INFORMATION GIVEN section start
==> src/rtl/video_pkg.sv <==
// Shared level constants, default timing and decoder state type for the
// composite playback decoder (optional DECODE_STATS_EN lives in the top).
package video_pkg;

    localparam logic [7:0] BLANK      = 8'd41;
    localparam logic [7:0] START_MARK = 8'd180;
    localparam logic [7:0] END_MARK   = 8'd200;
    localparam logic [7:0] DIS_START  = 8'd42;
    localparam logic [7:0] DIS_END    = 8'd49;

    localparam int HS_MIN_DEF   = 20;
    localparam int HS_MAX_DEF   = 40;
    localparam int VS_MIN_DEF   = 100;
    localparam int MARK_OFS_DEF = 28;
    localparam int MARK_WIN_DEF = 4;
    localparam int DATA_LEN_DEF = 331;
    localparam int START_TH_DEF = 150;
    localparam int END_TH_DEF   = 190;

    typedef enum logic [2:0] {
        IDLE,
        SYNC_LOW,
        SEARCH,
        DATA,
        CHECK
    } dec_state_t;

endpackage

==> src/rtl/sync_pulse_classifier.sv <==
// Measures each sync-low run and flags it on the rising edge of sync as an
// hsync-width or broad (vsync serration) pulse.
module sync_pulse_classifier
    import video_pkg::*;
#(
    parameter int HS_MIN = HS_MIN_DEF,
    parameter int HS_MAX = HS_MAX_DEF,
    parameter int VS_MIN = VS_MIN_DEF
)(
    input  logic i_clk,
    input  logic i_rst,
    input  logic i_sync,
    output logic o_is_hsync,
    output logic o_is_broad
);

    localparam logic [7:0] L_HS_MIN = 8'(HS_MIN);
    localparam logic [7:0] L_HS_MAX = 8'(HS_MAX);
    localparam logic [7:0] L_VS_MIN = 8'(VS_MIN);

    logic [7:0] r_width;
    logic       w_rise;

    // Width holds at 255 so very long broad pulses still classify as broad.
    always_ff @(posedge i_clk) begin
        if (i_rst) begin
            r_width <= '0;
        end else if (!i_sync) begin
            if (r_width != 8'hFF) begin
                r_width <= r_width + 8'd1;
            end
        end else begin
            r_width <= '0;
        end
    end

    assign w_rise     = i_sync && (r_width != 8'd0);
    assign o_is_hsync = w_rise && (r_width >= L_HS_MIN) && (r_width <= L_HS_MAX);
    assign o_is_broad = w_rise && (r_width >= L_VS_MIN);

endmodule

==> src/rtl/video_in_decoder.sv <==
// Line-locked payload recovery from replayed composite video.
// Define DECODE_STATS_EN to add the good_lines/bad_lines status counters.
module video_in_decoder
    import video_pkg::*;
#(
    parameter int HS_MIN   = HS_MIN_DEF,
    parameter int HS_MAX   = HS_MAX_DEF,
    parameter int VS_MIN   = VS_MIN_DEF,
    parameter int MARK_OFS = MARK_OFS_DEF,
    parameter int MARK_WIN = MARK_WIN_DEF,
    parameter int DATA_LEN = DATA_LEN_DEF,
    parameter int START_TH = START_TH_DEF,
    parameter int END_TH   = END_TH_DEF
)(
    input  logic        clkin,
    input  logic        rst,
    input  logic [7:0]  video_in,
    input  logic        sync_in,
    output logic [7:0]  out_data,
    output logic        out_valid,
    output logic        out_first,
    output logic        line_done,
    output logic        line_ok,
    output logic        field_start
`ifdef DECODE_STATS_EN
    ,
    output logic [15:0] good_lines,
    output logic [15:0] bad_lines
`endif
);

    localparam logic [8:0] L_WIN_LO   = 9'(MARK_OFS - MARK_WIN);
    localparam logic [8:0] L_WIN_HI   = 9'(MARK_OFS + MARK_WIN);
    localparam logic [8:0] L_LAST_IDX = 9'(DATA_LEN - 1);
    localparam logic [7:0] L_START_TH = 8'(START_TH);
    localparam logic [7:0] L_END_TH   = 8'(END_TH);

    dec_state_t r_state;
    dec_state_t w_next_state;
    logic [8:0] r_offset;
    logic [8:0] r_idx;
    logic       r_in_vsync;
    logic [8:0] w_sample_ofs;
    logic       w_is_hsync;
    logic       w_is_broad;
    logic       w_rise;
    logic       w_hit;
    logic       w_timeout;
    logic       w_emit;
    logic       w_done;
    logic       w_ok;
    logic       w_fs;

    sync_pulse_classifier #(
        .HS_MIN (HS_MIN),
        .HS_MAX (HS_MAX),
        .VS_MIN (VS_MIN)
    ) u_classifier (
        .i_clk      (clkin),
        .i_rst      (rst),
        .i_sync     (sync_in),
        .o_is_hsync (w_is_hsync),
        .o_is_broad (w_is_broad)
    );

    // r_offset counts SEARCH cycles; the rise cycle itself is offset 0.
    assign w_sample_ofs = r_offset + 9'd1;
    assign w_rise       = (r_state == SYNC_LOW) && sync_in;
    assign w_hit        = (w_sample_ofs >= L_WIN_LO) && (w_sample_ofs <= L_WIN_HI)
                          && (video_in >= L_START_TH);
    assign w_timeout    = (w_sample_ofs >= L_WIN_HI);

    always_ff @(posedge clkin) begin
        if (rst) begin
            r_state <= IDLE;
        end else begin
            r_state <= w_next_state;
        end
    end

    always_comb begin
        w_next_state = r_state;
        case (r_state)
            IDLE:     if (!sync_in) w_next_state = SYNC_LOW;
            SYNC_LOW: if (sync_in)  w_next_state = w_is_hsync ? SEARCH : IDLE;
            SEARCH: begin
                if (!sync_in)       w_next_state = SYNC_LOW;
                else if (w_hit)     w_next_state = DATA;
                else if (w_timeout) w_next_state = IDLE;
            end
            DATA: begin
                if (!sync_in)                  w_next_state = SYNC_LOW;
                else if (r_idx == L_LAST_IDX)  w_next_state = CHECK;
            end
            CHECK:    w_next_state = sync_in ? IDLE : SYNC_LOW;
            default:  w_next_state = IDLE;
        endcase
    end

    // Sync dropping inside DATA/CHECK ends the line as a failure.
    always_comb begin
        w_emit = 1'b0;
        w_done = 1'b0;
        w_ok   = 1'b0;
        w_fs   = 1'b0;
        case (r_state)
            SYNC_LOW: w_fs = w_rise && w_is_broad && !r_in_vsync;
            DATA: begin
                w_emit = sync_in;
                w_done = !sync_in;
            end
            CHECK: begin
                w_done = 1'b1;
                w_ok   = sync_in && (video_in >= L_END_TH);
            end
            default: ;
        endcase
    end

    always_ff @(posedge clkin) begin
        if (rst) begin
            out_data    <= '0;
            out_valid   <= 1'b0;
            out_first   <= 1'b0;
            line_done   <= 1'b0;
            line_ok     <= 1'b0;
            field_start <= 1'b0;
            r_offset    <= '0;
            r_idx       <= '0;
            r_in_vsync  <= 1'b0;
        end else begin
            out_valid   <= w_emit;
            out_first   <= w_emit && (r_idx == 9'd0);
            line_done   <= w_done;
            field_start <= w_fs;
            if (w_emit) begin
                out_data <= video_in;
            end
            if (w_done) begin
                line_ok <= w_ok;
            end
            if (w_rise && w_is_hsync) begin
                r_offset <= '0;
            end else if (r_state == SEARCH) begin
                r_offset <= r_offset + 9'd1;
            end
            if (r_state == SEARCH) begin
                r_idx <= '0;
            end else if (w_emit) begin
                r_idx <= r_idx + 9'd1;
            end
            if (w_rise && w_is_hsync) begin
                r_in_vsync <= 1'b0;
            end else if (w_rise && w_is_broad) begin
                r_in_vsync <= 1'b1;
            end
        end
    end

`ifdef DECODE_STATS_EN
    always_ff @(posedge clkin) begin
        if (rst) begin
            good_lines <= '0;
            bad_lines  <= '0;
        end else if (w_done) begin
            if (w_ok) begin
                good_lines <= good_lines + 16'd1;
            end else begin
                bad_lines <= bad_lines + 16'd1;
            end
        end
    end
`endif

endmodule

==> config.mk <==
export PLATFORM = sky130hd
export DESIGN_NAME = video_in_decoder
export DESIGN_NICKNAME = d
export VERILOG_FILES = /design/src/rtl/video_pkg.sv /design/src/rtl/sync_pulse_classifier.sv /design/src/rtl/video_in_decoder.sv
export SDC_FILE = /design/constraint.sdc
export NUM_CORES = 1
export LEC_CHECK = 0
export CAP_MARGIN = 20
export CORE_MARGIN = 2
export CORE_UTILIZATION = 25
export CTS_CLUSTER_SIZE = 28
export DETAILED_ROUTE_END_ITERATION = 7
export MAX_ROUTING_LAYER = met4
export PLACE_DENSITY_LB_ADDON = 0.12
export SLEW_MARGIN = 5
export SYNTH_ARGS = -nofsm -noshare
export SYNTH_HDL_FRONTEND = slang
export SYNTH_HIERARCHICAL = 1
export SYNTH_SLANG_ARGS = --single-unit
==> constraint.sdc <==
create_clock -name clkin -period 2.9 [get_ports clkin]
set_clock_uncertainty 0.2 [all_clocks]
set_input_delay 0.87 -clock clkin [delete_from_list [all_inputs] [get_ports clkin]]
set_output_delay 0.87 -clock clkin [all_outputs]
set_load 0.01 [all_outputs]
After elaboration in Yosys (flattened, before gate mapping):

Index checks and enable logic that the tools add are counted.
W data, S select, Z words.

* flip-flop bits (word level): 43
* latch bits: 0
* memory bits (writable): 0
* bits in read-only memories: 0
* word-level logic and storage cells: 68
* memories: 0

* $add $sub $neg: 3
* multiply operators: 0
* div/mod/pow operators: 0
* order comparisons: 8
* equality and inequality tests: 10
* shifts and indexed selects: 0
* muxes and demuxes: 13
* bitwise logic cells: 1
* reduce and logical (&&, ||, !) cells: 22

Operator list (count)
* $mux W3: 7
* $add A9 B1 Y9 const B: 2
* $ge A8 B8 Y1 const B: 2
* $pmux W3 S5: 1
* $logic_and A1 B1 Y1: 12
* $eq A9 B9 Y1 const B: 1
* $ge A9 B5 Y1 const B: 1
* $ge A9 B6 Y1 const B: 1
* $le A9 B6 Y1 const B: 1
* $logic_not A9 Y1: 1
* $add A8 B1 Y8 const B: 1
* $ge A8 B5 Y1 const B: 1
* $ge A8 B7 Y1 const B: 1
* $le A8 B6 Y1 const B: 1
* $ne A8 B8 Y1 const B: 1
* $reduce_bool A8 Y1: 1
* $reduce_or A2 Y1: 4
* $eq A3 B2 Y1 const B: 2
* $ne A2 B2 Y1 const B: 2
* $ne A4 B4 Y1 const B: 1
* $reduce_and A4 Y1: 1
* $eq A3 B1 Y1 const B: 1
* $eq A3 B3 Y1 const B: 1
* $logic_not A3 Y1: 1
* 6 further kinds: 9

Depth between registers and ports, before layout:

Gate-level depths: netlist (run 1).

* depth in word-level cells: 7
* depth in mapped cells: 8

By module:

Netlist (run 1), hierarchy kept.

By module, submodules not included
* video_in_decoder: instances 1, cells each 209, area each 1752.9 um2, sequential area each 700.7 um2
* sync_pulse_classifier: instances 1, cells each 61, area each 489.2 um2, sequential area each 160.2 um2

Least setup slack after synthesis (run 1):

OpenSTA, ideal clock, no wires.

* kind: input -> register
* start: input port sync_in
* end: register r_state[0]
* setup time: 0.091 ns
* arrival time: 2.045 ns
* data required time: 2.609 ns
* setup slack: 0.564 ns
* stages on the path: 7
* path buffers: 1
* cells stage by stage: clkbuf_1 > and4b_1 > o21ai_1 > a21boi_1 > o41ai_2 > o211a_1 > a311oi_1

* longest elaborated chain between the ends: 2
* elaborated cells between the ends (all ways): 9

RTL lines
* start, declared: line video_in_decoder.sv:18 `input logic sync_in,`
* $ne A4 B4 Y1 (no line), or another cell as far along
* $reduce_and A4 Y1 (no line) or $pmux W3 S5 (tied branches)
* end signal, assigned: line video_in_decoder.sv:77 `r_state <= w_next_state;`
* end, declared: line video_in_decoder.sv:38 `dec_state_t r_state;`

Several ways; a longest one is shown, not always the timed one.
A chain may end at the register's enable or synchronous reset.

Worst setup path in the final report (run 1):

* start: input port video_in[1]
* end: register r_state[0]

* longest elaborated chain between the ends: 5
* elaborated cells between the ends (all ways): 7

RTL lines
* start, declared: line video_in_decoder.sv:17 `input logic [7:0] video_in,`
* $ge A8 B8 Y1 *: line video_in_decoder.sv:70 `&& (video_in >= L_START_TH);`
* $logic_and A1 B1 Y1 *: line video_in_decoder.sv:70
* $mux W3: line video_in_decoder.sv:88 `else if (w_hit) w_next_state = DATA;`
* $mux W3: line video_in_decoder.sv:87 `if (!sync_in) w_next_state = SYNC_LOW;`
* $pmux W3 S5: line video_in_decoder.sv:83 `case (r_state)`

Every way passes the cells marked *; elsewhere a longest branch is shown, timed or not.

==> results by group, run 1 <==
Global route
  – All-Layer GR Usage: 12.0%
  – Number of global-route vias before repair: 1879
  – GRT Residual Overflow: 0
  – Initial antenna violation count: 0
  – Largest net degree at the start of global routing: 14
  – First-pass GRT wire length: 9.21 mm

Clock tree
  – Clock tree buffer depth: 2
  – Root Buffer: clkbuf_8
  – CTS H-tree lvls: 2
  – Cts bufs inserted: 5
  – CTS tree: yes
  – CTS clk-pin slew, worst paths: 0.09 ns
  – Postcts setup bufs: 0
  – Hold_buf cts: 0
  – Post-CTS sizing: 0
  – Clock Sinks: 43
  – Clock Latency Late Sink: 0.30 ns

Finish
  – Commonest non-fill, non-tap cell in the layout: dfxtp_1
  – Layout Area Growth over Synthesis: 21.3%
  – Fillers: 926
  – NumNets Final: 311
  – Fin util: 31.2%
  – Share of cells above drive strength 1: 9.86%
  – Most frequent cells in the layout: 43 x dfxtp_1, 31 x nand2_1, 25 x nor2_1
  – N_diodes: 0
  – Finished layout cell area: 0.00272 mm2

Drt
  – DR WL/cell: 13.1 um
  – Remaining antenna violation count: 0
  – Vias: 1931
  – Iter 0 DRT Violations: 63
  – DRC Markers: 0
  – TritonRoute pass-1 iters: 4
  – Vias/cell: 4.80
  – WL final: 5.26 mm

STA
  – Worst slew pin tran: 0.463 ns
  – Final hold violation count: 0
  – WHS: 0.234 ns
  – Fin crit share: 88.8%
  – Slew headroom: 69.0%
  – Fin worst setup slack: 0.324 ns
  – Max-slew violations: 0
  – Finish-stage setup viols: 0
  – Unrepaired setup endpoints after global routing: no
  – Fmax: 388 MHz
  – Final TNS setup: 0 ns
  – Final min period: 2.58 ns

Logic synthesis
  – Mux cell area share after synthesis: 0.893%
  – Main combinational cell family by area after synthesis: simple AND/OR/NAND/NOR gates
  – Top cells by area, synth: dfxtp_1 38%, xor2_1 5.5%, nand2_1 5.2%, a21oi_1 4.5%, nor2_1 4.2%
  – Post-Syn Area per Cell: 8.30 um2
  – Synth Net Count: 288
  – Post-Synth XOR/XNOR Area: 6.25%
  – Top FF cell, synth: dfxtp_1
  – Synth async-reset ratio: 0%
  – Syn Std Cell Area: 0.00224 mm2
  – Sequential cell area fraction in the yosys report: 38.4%
  – Post-Synth Adder-Cell Area: 3.91%
  – Leading area contributor after synthesis: dfxtp_1
  – Synth Area in Compound Gates: 16.8%
  – Post-synthesis simple-gate area fraction: 27.9%
  – Yosys reg bits: 43
  – Post-synth EDFFs: 0
  – Cells after synthesis: 270
  – Synth top area share: 38.4%
  – Yosys Warn Count: 6
  – Synth cell types: 62

Pwr
  – Net Sw Frac: 22.2%
  – Part of the power in registers: 51.5%
  – Max VDD drop: 0.174 mV
  – Leakage: 0.987 nW
  – Pwr Density: 429 mW/mm2
  – Combinational Power Share: 6.2%
  – Total net switching power: 0.000259 W
  – Pint: 0.000909 W
  – Clock group share of total power: 42.3%

Worst setup path
  – Critical path type: input port to register
  – CP Max Fanout: 2
  – Critical Path Source Type: input port
  – Worst reg2reg path depth: 8
  – WP data arrival: 2.59 ns
  – CP endpoint kind: register
  – Required time of the critical path: 2.91 ns

Floorplanning
  – Initial Utilization: 25.7%
  – Area of the core: 0.00872 mm2
  – Height of the die: 98.7 um
  – Row cnt: 34
  – Die ar.: 0.00974 mm2
  – Top Ports: 24
  – Chip width: 98.7 um

Worst hold path
  – Worst hold stages: 1
  – Min-Delay Path Class: register to register

Flow run
  – Max_cap viols: 0

Placement
  – Port bufs: 23
  – Place WS: 0.0301 ns
  – Placer's final routability congestion estimate: 0.855
  – Post-DP HPWL: 3.79 mm
  – Placed Area: 0.00260 mm2

Run status
  – Status: finished clean
-- synthesized netlist by cell type, drive strengths merged, types with 2 or more instances --
cell type and number:
nor3 9, or4b 2, or3 2, nor2b 4, clkbuf 8, nand4 8, nor4 3, mux2i 2
a21oi 20, or2 2, dfxtp 43, and2 4, nand2b 2, and4 3, a211oi 2, ha 7
a21boi 2, xor2 14, a21o 2, buf 9, o41ai 2, inv 10, o21ai 11, nand2 31
nand3 10, a31oi 3, nor2 25, xnor2 2, a211o 2, and3 7
-- path summary, 6_finish.rpt --
path / slack, ns / to / startpoint
hold / removal: 0.23 / field_start$_SDFF_PP0_ / r_in_vsync$_SDFFE_PP0P_
setup / recovery: 0.32 / r_state[0]$_SDFFE_PP0P_ / video_in[1]
setup reg to reg: 0.38 / r_state[0]$_SDFFE_PP0P_ / r_offset[0]$_SDFFE_PP0P_
hold reg to reg: 0.23 / field_start$_SDFF_PP0_ / r_in_vsync$_SDFFE_PP0P_
-- power groups by stage --
stage | Clock (W) | Combinational (W) | Sequential, W
2_1_floorplan | 0 | 0.0000438 | 0.000609
3_3_place_gp | 0 | 0.0000740 | 0.000615
3_5_place_dp | 0 | 0.0000732 | 0.000615
4_1_cts | 0.000519 | 0.0000736 | 0.000601
5_1_grt | 0.000543 | 0.0000813 | 0.000603
6_report | 0.000494 | 0.0000730 | 0.000601
-- state kept, by name (all words and copies together), names as in the netlist --
name / count
field_start: 1
out_data: 8
out_first: 1
r_state: 3
r_idx: 9
u_classifier/r_width: 8
line_done: 1
line_ok: 1
r_offset: 9
out_valid: 1
r_in_vsync: 1
-- final cells by class --
class	count	area [um2]	area share [%]
Multi-Input combinational cell	200	1250	46.0
Clock buffer	6	82.6	3.04
Tap cell	108	135	4.97
Timing Repair Buffer	33	318	11.7
Clock inverter	2	35.0	1.29
Sequential cell	43	861	31.7
Inverter	10	37.5	1.38
-- metal layers --
metal | track usage, % | vias to the layer above | share of wire (%)
met5 | - | - | 0
met1 | 16.0 | 881 | 51
li1 | - | 1001 | -
met2 | 17.6 | 40 | 43
met3 | 2.91 | 9 | 3.9
met4 | 4.32 | 0 | 1.9
-- kinds of logic after synthesis --
logic type / Yosys count
buffers and inverters: 27
AO/OA/AOI/OAI: 56
adder cells (fa/ha/maj): 7
XOR/XNOR: 16
AND/OR/NAND/NOR: 119
flip-flops: 43
multiplexers: 2
-- through the flow --
stage | total power, W | cells
after floorplan | 0.000653 | 270
after detailed placement | 0.000688 | 394
after global placement | 0.000689 | 394
final | 0.00117 | 402
after global routing | 0.00123 | 402
after CTS | 0.00119 | 402
-- worst max-delay path, stage by stage --
cell             delay (ns)
clkdlybuf4s50_1        0.47
and2_1                 0.15
o21ai_0                0.13
a21o_1                 0.22
or4b_1                 0.49
a311oi_1               0.26
(Power assumes the default switching activity.)
==> inputs of run 2 (changes only) <==
PLACE_DENSITY = 0.41   (was unset)
PLACE_DENSITY_LB_ADDON = unset   (was 0.12)
SYNTH_HIERARCHICAL = unset   (was 1)
==> run 2 against run 1 <==
Net effect: utilization down 0.084 points; final cell count up 1.2%; non-clock buffer count up 2; clock power down 22%; sequential power about the same; clock-buffer cell count unchanged; global-route usage down 0.82 points; first-iteration DRC count up 29%; total power down 9.3%; register-to-register slack better by 0.18 ns; combinational power down 1%; via count down 0.47%.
INFORMATION GIVEN section end
**THE TASK**: Among the records above, only the lines between the line holding "Several ways; a" and the line holding "the ends: 5", inclusive, are to be output, exactly as written.

**RESPONSE TO THIS EXERCISE**:
Several ways; a longest one is shown, not always the timed one.
A chain may end at the register's enable or synchronous reset.

Worst setup path in the final report (run 1):

* start: input port video_in[1]
* end: register r_state[0]

* longest elaborated chain between the ends: 5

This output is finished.